Task brief. Each line of the data below from the one holding "0.38 | g_ch[0].u_ch.p3[0] |" to the one holding "0.44 | g_ch[2].u_ch.p2[3] |", inclusive, is to be reproduced exactly; no other line belongs in the answer.

/---

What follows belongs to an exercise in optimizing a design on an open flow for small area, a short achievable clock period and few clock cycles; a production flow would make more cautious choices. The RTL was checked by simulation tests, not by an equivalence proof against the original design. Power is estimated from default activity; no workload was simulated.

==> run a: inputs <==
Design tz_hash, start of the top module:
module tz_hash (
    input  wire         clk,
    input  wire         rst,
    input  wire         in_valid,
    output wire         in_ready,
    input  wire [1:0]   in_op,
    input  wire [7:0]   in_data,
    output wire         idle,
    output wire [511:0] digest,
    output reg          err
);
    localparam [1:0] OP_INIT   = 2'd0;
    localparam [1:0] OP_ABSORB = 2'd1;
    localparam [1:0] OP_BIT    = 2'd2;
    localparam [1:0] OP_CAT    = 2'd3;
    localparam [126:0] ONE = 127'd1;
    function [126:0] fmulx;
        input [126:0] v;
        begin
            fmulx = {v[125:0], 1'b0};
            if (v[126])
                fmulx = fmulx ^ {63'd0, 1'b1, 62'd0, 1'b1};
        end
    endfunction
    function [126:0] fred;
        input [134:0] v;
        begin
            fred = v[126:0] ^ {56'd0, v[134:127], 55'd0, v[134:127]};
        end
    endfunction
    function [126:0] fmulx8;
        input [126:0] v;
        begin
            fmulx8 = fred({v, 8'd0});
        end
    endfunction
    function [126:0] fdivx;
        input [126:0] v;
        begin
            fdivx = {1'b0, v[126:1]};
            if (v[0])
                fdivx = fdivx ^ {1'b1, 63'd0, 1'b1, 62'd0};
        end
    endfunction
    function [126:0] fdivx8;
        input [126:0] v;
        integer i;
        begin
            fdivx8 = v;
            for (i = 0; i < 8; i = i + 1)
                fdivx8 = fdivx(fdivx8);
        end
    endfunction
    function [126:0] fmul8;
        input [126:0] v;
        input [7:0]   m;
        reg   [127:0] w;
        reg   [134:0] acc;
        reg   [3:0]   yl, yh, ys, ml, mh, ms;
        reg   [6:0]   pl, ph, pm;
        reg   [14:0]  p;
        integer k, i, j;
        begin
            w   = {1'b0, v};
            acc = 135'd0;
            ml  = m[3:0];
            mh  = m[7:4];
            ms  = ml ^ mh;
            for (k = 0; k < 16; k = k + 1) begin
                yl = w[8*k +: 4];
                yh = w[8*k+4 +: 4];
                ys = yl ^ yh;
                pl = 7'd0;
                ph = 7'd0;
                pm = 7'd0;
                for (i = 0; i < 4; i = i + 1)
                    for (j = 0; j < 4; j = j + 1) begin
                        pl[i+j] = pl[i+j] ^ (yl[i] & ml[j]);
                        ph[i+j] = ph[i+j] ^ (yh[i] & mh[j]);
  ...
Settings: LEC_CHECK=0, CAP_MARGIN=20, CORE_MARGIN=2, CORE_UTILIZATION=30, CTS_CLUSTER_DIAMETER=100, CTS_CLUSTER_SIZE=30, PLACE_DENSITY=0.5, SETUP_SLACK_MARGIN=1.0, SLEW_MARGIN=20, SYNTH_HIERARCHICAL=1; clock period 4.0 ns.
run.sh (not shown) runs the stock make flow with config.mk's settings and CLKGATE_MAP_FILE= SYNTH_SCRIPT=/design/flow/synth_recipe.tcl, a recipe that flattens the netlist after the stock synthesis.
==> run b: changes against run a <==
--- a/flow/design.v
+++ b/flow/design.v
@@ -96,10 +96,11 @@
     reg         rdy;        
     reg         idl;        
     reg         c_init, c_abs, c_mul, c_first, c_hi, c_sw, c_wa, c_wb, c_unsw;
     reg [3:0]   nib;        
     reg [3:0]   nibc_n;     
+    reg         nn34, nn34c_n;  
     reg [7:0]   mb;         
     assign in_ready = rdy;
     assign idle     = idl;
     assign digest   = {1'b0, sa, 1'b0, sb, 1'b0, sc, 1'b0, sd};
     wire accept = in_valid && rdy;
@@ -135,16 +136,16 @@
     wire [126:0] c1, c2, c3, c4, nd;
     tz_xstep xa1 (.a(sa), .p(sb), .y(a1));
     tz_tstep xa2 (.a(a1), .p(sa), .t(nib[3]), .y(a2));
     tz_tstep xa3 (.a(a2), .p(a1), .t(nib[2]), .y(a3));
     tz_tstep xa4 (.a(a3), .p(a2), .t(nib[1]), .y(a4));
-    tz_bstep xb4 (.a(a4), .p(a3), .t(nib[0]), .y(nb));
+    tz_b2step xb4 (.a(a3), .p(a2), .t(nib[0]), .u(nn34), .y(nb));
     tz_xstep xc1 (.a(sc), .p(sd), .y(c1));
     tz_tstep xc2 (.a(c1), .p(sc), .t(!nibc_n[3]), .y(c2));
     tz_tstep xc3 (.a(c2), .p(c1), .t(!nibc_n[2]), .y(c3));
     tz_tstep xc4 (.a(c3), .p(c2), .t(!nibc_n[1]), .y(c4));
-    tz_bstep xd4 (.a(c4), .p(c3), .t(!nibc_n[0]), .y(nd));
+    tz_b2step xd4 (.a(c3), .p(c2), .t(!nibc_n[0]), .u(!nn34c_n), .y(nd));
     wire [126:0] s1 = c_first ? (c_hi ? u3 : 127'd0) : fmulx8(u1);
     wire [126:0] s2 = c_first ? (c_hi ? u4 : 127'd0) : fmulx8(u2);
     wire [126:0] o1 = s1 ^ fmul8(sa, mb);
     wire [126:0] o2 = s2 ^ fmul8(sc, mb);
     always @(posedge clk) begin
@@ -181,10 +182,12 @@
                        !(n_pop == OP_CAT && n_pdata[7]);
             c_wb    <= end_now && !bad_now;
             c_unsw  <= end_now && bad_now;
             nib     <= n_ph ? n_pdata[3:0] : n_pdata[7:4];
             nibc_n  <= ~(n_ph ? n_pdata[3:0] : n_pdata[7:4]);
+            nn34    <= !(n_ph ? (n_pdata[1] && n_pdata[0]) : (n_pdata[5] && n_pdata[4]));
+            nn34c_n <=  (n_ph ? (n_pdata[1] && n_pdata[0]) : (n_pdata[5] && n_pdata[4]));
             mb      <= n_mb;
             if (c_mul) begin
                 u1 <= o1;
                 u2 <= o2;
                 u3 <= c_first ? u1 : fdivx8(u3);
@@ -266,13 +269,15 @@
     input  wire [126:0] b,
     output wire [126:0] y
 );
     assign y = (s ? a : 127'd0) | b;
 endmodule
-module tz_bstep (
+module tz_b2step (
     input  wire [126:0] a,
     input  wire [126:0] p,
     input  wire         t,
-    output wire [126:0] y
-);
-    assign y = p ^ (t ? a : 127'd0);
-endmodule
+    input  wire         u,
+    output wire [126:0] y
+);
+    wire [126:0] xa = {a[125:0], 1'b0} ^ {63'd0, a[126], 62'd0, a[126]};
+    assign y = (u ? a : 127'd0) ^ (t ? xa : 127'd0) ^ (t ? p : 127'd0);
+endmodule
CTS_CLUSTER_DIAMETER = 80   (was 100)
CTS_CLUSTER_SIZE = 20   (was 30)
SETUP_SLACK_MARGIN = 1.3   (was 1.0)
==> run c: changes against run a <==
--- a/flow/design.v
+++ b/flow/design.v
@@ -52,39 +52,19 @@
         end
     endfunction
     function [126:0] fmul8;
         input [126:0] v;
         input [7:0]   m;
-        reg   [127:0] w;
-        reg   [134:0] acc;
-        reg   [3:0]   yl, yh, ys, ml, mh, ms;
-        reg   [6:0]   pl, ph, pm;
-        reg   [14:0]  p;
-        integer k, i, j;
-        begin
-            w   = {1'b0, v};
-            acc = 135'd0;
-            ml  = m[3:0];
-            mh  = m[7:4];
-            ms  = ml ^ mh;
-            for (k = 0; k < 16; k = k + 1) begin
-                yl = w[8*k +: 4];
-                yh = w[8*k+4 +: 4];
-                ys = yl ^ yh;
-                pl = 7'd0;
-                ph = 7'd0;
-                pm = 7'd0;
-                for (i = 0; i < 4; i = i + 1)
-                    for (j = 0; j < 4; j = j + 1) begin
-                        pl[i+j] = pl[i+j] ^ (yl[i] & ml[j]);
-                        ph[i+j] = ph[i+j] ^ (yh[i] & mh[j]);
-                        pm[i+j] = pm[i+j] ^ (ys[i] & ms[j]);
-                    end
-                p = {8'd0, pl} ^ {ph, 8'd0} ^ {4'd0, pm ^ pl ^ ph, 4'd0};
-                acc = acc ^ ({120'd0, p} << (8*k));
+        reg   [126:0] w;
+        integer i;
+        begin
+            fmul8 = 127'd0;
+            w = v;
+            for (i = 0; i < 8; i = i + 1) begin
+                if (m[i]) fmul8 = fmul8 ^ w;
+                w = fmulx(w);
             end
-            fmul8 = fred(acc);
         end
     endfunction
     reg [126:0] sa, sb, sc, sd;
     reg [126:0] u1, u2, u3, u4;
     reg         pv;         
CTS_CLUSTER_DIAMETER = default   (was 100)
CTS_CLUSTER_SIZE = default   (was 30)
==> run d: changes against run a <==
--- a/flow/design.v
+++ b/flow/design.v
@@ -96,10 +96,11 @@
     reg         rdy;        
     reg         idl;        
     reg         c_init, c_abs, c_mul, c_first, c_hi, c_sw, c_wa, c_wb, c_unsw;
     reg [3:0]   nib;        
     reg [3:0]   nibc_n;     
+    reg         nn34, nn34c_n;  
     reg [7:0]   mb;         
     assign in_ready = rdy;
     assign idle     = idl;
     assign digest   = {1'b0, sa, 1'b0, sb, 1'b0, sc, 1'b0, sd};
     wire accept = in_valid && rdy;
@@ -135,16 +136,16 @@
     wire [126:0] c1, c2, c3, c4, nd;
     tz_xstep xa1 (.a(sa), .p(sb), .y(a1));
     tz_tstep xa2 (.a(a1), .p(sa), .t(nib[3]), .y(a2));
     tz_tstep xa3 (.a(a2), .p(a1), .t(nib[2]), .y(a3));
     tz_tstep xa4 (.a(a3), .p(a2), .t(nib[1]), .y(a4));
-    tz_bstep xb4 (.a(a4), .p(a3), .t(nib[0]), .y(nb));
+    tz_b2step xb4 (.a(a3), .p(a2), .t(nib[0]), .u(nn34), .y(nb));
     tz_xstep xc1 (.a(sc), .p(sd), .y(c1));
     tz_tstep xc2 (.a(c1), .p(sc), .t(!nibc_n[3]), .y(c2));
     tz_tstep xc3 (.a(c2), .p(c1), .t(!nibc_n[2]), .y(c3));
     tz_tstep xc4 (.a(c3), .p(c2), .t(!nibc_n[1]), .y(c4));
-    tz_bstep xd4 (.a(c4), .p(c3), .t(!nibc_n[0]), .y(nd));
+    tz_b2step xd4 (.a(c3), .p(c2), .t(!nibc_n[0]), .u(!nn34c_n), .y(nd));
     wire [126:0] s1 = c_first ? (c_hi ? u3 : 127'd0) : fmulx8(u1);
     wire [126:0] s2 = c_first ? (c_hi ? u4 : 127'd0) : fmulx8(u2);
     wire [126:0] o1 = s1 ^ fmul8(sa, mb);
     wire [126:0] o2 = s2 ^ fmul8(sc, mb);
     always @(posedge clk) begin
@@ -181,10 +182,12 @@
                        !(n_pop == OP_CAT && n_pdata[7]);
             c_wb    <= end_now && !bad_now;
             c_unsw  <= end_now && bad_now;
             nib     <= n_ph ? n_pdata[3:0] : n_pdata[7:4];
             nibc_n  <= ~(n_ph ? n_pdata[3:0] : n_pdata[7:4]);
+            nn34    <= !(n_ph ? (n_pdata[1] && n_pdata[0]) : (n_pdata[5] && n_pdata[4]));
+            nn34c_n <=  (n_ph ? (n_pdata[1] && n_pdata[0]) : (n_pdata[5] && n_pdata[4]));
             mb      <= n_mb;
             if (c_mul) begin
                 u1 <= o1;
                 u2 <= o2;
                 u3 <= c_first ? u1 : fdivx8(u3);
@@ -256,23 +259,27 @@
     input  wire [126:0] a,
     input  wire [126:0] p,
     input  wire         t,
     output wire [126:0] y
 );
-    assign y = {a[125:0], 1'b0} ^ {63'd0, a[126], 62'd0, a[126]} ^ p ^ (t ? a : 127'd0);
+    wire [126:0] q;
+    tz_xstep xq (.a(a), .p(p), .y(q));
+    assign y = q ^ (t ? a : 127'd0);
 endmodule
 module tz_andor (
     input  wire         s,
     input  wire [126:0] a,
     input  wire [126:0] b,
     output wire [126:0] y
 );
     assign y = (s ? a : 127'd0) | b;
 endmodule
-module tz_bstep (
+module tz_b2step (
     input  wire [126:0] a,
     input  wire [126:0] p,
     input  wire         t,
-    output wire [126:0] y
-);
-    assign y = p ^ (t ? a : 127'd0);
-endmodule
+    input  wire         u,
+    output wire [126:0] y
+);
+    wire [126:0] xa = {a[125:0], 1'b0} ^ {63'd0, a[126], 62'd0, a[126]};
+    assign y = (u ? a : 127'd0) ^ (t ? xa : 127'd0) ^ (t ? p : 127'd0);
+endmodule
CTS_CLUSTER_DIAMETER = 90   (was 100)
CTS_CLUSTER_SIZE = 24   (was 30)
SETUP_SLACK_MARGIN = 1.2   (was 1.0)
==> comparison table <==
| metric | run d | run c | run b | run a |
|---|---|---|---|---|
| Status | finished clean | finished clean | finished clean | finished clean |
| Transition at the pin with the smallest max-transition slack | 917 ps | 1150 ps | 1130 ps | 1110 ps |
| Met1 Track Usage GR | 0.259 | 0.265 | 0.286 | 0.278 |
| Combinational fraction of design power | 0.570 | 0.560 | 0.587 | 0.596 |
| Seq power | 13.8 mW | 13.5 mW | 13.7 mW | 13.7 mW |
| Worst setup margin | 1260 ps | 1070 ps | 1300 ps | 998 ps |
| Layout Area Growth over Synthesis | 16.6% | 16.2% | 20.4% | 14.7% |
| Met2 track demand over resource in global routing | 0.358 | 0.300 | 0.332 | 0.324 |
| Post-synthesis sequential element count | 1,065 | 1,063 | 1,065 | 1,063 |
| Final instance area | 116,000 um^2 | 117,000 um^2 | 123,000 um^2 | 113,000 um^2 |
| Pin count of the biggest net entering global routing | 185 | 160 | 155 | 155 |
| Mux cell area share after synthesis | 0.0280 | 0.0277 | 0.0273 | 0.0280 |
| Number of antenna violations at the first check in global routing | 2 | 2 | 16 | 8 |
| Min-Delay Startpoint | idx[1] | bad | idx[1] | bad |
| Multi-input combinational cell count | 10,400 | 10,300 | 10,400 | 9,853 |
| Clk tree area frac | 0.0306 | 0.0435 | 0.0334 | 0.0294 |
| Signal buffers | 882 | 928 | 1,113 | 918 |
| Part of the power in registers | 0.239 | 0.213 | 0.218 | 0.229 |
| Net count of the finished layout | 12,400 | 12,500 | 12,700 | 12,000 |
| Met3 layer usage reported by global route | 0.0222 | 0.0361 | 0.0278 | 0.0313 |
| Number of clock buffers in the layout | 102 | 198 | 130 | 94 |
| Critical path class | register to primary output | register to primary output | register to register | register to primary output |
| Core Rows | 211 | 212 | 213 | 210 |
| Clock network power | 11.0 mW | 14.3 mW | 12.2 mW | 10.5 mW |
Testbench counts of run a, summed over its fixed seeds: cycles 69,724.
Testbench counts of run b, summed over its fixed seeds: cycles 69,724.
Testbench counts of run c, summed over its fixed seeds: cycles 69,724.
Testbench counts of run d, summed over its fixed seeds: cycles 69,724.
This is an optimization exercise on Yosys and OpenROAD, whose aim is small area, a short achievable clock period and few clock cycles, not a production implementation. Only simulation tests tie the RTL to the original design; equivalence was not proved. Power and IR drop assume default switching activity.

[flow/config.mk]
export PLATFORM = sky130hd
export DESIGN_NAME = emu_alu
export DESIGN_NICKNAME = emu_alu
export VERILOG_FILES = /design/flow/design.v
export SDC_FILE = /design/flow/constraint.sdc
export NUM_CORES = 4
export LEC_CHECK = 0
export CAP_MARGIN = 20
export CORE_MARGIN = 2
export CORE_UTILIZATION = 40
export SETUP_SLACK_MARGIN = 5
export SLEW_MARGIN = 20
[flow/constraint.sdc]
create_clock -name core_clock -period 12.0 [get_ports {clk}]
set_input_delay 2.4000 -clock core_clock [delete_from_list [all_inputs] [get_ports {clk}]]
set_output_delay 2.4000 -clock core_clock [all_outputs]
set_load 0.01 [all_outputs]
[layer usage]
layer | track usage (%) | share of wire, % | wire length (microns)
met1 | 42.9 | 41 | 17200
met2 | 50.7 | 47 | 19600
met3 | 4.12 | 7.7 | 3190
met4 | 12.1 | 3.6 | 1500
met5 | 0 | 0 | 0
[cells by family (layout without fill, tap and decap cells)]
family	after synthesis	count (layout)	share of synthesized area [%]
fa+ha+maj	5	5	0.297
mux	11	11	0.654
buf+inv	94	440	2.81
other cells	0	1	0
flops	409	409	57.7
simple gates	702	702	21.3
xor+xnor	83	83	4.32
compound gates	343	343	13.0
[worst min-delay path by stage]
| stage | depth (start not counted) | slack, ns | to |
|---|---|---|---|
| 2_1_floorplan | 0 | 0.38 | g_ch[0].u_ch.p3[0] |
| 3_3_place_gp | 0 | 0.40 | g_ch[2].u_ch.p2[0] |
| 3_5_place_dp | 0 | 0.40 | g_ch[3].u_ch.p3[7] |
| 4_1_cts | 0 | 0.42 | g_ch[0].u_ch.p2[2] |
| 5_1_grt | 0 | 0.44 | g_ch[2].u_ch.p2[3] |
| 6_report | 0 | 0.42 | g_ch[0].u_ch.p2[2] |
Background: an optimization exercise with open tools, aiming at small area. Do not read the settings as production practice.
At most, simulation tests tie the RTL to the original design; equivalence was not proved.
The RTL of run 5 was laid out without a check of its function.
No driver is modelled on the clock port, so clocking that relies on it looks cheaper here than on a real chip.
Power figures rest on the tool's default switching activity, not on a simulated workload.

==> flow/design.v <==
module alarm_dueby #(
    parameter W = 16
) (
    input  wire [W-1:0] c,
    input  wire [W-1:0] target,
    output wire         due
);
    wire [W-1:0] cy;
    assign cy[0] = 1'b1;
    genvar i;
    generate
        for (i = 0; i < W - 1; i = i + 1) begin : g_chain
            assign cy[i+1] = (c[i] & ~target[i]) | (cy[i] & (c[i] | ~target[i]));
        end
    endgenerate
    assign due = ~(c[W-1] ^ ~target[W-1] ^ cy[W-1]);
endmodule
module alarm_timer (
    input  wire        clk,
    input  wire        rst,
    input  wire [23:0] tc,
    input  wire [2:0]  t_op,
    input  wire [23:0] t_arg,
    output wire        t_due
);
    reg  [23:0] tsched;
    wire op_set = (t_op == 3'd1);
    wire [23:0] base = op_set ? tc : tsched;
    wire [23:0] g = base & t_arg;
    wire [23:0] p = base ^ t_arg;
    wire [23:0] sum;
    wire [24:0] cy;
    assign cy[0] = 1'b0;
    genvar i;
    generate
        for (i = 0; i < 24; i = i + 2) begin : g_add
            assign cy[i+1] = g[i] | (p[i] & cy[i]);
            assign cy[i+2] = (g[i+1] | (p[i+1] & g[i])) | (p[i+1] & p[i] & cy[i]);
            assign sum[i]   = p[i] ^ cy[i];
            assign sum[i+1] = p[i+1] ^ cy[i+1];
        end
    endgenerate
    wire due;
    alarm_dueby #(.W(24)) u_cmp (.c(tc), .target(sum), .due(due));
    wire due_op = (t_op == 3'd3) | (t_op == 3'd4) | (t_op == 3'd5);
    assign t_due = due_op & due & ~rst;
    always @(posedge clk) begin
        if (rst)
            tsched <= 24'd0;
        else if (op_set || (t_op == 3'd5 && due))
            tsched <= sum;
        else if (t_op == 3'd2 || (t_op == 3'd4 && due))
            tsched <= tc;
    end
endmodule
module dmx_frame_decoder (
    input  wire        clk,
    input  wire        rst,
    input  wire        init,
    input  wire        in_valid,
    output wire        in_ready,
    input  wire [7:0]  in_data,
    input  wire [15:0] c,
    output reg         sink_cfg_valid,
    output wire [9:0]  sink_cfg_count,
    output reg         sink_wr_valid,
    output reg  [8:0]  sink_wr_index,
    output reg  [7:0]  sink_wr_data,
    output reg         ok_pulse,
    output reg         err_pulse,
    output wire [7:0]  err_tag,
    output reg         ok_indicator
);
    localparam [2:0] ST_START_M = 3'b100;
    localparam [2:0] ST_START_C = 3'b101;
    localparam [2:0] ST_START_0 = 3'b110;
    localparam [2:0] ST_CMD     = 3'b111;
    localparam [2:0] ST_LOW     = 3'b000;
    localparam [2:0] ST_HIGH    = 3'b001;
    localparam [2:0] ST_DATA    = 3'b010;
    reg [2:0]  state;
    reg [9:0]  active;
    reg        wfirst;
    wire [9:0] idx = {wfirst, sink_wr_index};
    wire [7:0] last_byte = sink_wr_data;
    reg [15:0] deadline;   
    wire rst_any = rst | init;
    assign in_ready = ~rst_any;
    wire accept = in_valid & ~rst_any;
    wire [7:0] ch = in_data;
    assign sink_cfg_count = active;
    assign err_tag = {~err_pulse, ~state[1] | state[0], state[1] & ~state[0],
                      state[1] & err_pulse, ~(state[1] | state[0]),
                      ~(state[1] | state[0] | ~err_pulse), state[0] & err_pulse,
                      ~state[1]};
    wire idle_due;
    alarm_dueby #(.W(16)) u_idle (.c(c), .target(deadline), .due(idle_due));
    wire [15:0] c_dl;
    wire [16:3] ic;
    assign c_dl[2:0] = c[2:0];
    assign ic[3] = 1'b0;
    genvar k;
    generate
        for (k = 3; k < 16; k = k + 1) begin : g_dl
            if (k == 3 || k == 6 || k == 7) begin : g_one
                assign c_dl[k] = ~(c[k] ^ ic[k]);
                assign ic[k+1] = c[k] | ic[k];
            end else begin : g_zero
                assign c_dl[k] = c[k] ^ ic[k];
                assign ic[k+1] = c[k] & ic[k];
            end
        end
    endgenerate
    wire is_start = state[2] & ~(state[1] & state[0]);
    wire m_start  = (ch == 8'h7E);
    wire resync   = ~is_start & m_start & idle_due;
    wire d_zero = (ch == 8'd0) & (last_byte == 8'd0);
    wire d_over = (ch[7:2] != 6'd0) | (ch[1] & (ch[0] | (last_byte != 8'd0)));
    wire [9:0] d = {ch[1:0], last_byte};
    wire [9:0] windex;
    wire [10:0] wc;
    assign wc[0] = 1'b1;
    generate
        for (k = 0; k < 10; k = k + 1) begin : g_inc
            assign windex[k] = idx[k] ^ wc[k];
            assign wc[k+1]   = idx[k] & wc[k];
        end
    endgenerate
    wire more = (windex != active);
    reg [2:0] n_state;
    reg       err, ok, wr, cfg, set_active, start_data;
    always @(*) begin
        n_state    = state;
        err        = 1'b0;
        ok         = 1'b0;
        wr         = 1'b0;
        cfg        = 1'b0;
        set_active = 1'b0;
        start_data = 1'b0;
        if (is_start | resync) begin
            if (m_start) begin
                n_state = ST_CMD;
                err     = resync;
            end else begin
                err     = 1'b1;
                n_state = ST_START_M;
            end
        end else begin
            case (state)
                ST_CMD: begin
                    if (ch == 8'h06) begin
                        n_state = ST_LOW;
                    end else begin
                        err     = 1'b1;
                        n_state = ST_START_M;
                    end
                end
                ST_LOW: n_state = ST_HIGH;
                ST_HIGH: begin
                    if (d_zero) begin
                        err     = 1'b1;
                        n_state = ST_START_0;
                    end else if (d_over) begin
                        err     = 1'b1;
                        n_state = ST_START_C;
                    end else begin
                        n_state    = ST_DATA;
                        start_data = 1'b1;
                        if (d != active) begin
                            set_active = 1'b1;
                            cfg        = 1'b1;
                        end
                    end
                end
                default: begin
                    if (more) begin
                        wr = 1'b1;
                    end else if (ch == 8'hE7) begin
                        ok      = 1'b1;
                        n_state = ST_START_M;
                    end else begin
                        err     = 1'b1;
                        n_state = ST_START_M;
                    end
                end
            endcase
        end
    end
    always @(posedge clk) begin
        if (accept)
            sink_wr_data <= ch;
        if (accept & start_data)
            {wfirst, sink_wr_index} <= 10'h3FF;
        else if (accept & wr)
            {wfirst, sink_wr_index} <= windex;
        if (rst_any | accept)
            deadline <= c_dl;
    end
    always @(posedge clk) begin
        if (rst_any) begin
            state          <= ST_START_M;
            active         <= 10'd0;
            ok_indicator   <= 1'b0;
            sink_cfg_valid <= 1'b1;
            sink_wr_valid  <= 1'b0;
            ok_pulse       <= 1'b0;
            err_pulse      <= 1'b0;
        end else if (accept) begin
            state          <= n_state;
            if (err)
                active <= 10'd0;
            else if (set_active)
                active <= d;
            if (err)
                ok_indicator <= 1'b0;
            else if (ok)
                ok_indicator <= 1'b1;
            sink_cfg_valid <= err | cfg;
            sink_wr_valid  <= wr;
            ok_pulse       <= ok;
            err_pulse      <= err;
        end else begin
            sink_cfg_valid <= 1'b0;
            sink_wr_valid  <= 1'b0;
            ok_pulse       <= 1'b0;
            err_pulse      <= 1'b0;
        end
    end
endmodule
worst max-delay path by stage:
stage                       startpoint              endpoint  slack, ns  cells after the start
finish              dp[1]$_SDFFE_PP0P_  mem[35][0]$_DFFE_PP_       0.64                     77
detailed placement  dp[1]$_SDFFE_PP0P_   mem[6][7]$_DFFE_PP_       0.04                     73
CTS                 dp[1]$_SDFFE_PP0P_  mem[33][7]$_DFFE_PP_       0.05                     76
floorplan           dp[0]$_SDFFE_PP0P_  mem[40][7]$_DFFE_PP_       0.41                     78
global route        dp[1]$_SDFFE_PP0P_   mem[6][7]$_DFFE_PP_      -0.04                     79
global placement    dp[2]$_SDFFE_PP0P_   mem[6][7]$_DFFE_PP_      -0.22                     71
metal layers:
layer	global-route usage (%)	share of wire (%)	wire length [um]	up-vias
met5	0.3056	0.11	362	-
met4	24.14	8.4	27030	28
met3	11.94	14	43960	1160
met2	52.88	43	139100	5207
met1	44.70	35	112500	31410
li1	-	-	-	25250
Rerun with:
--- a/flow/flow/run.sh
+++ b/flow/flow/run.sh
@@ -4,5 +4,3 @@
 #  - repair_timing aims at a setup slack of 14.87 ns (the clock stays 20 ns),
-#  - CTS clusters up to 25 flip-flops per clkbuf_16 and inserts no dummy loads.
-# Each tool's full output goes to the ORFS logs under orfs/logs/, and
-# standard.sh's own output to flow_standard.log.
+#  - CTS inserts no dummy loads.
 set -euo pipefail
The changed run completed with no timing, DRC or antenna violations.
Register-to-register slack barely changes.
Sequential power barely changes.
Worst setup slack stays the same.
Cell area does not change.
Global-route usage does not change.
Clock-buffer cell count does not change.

\---

Reply to the exercise.
| 2_1_floorplan | 0 | 0.38 | g_ch[0].u_ch.p3[0] |
| 3_3_place_gp | 0 | 0.40 | g_ch[2].u_ch.p2[0] |
| 3_5_place_dp | 0 | 0.40 | g_ch[3].u_ch.p3[7] |
| 4_1_cts | 0 | 0.42 | g_ch[0].u_ch.p2[2] |
| 5_1_grt | 0 | 0.44 | g_ch[2].u_ch.p2[3] |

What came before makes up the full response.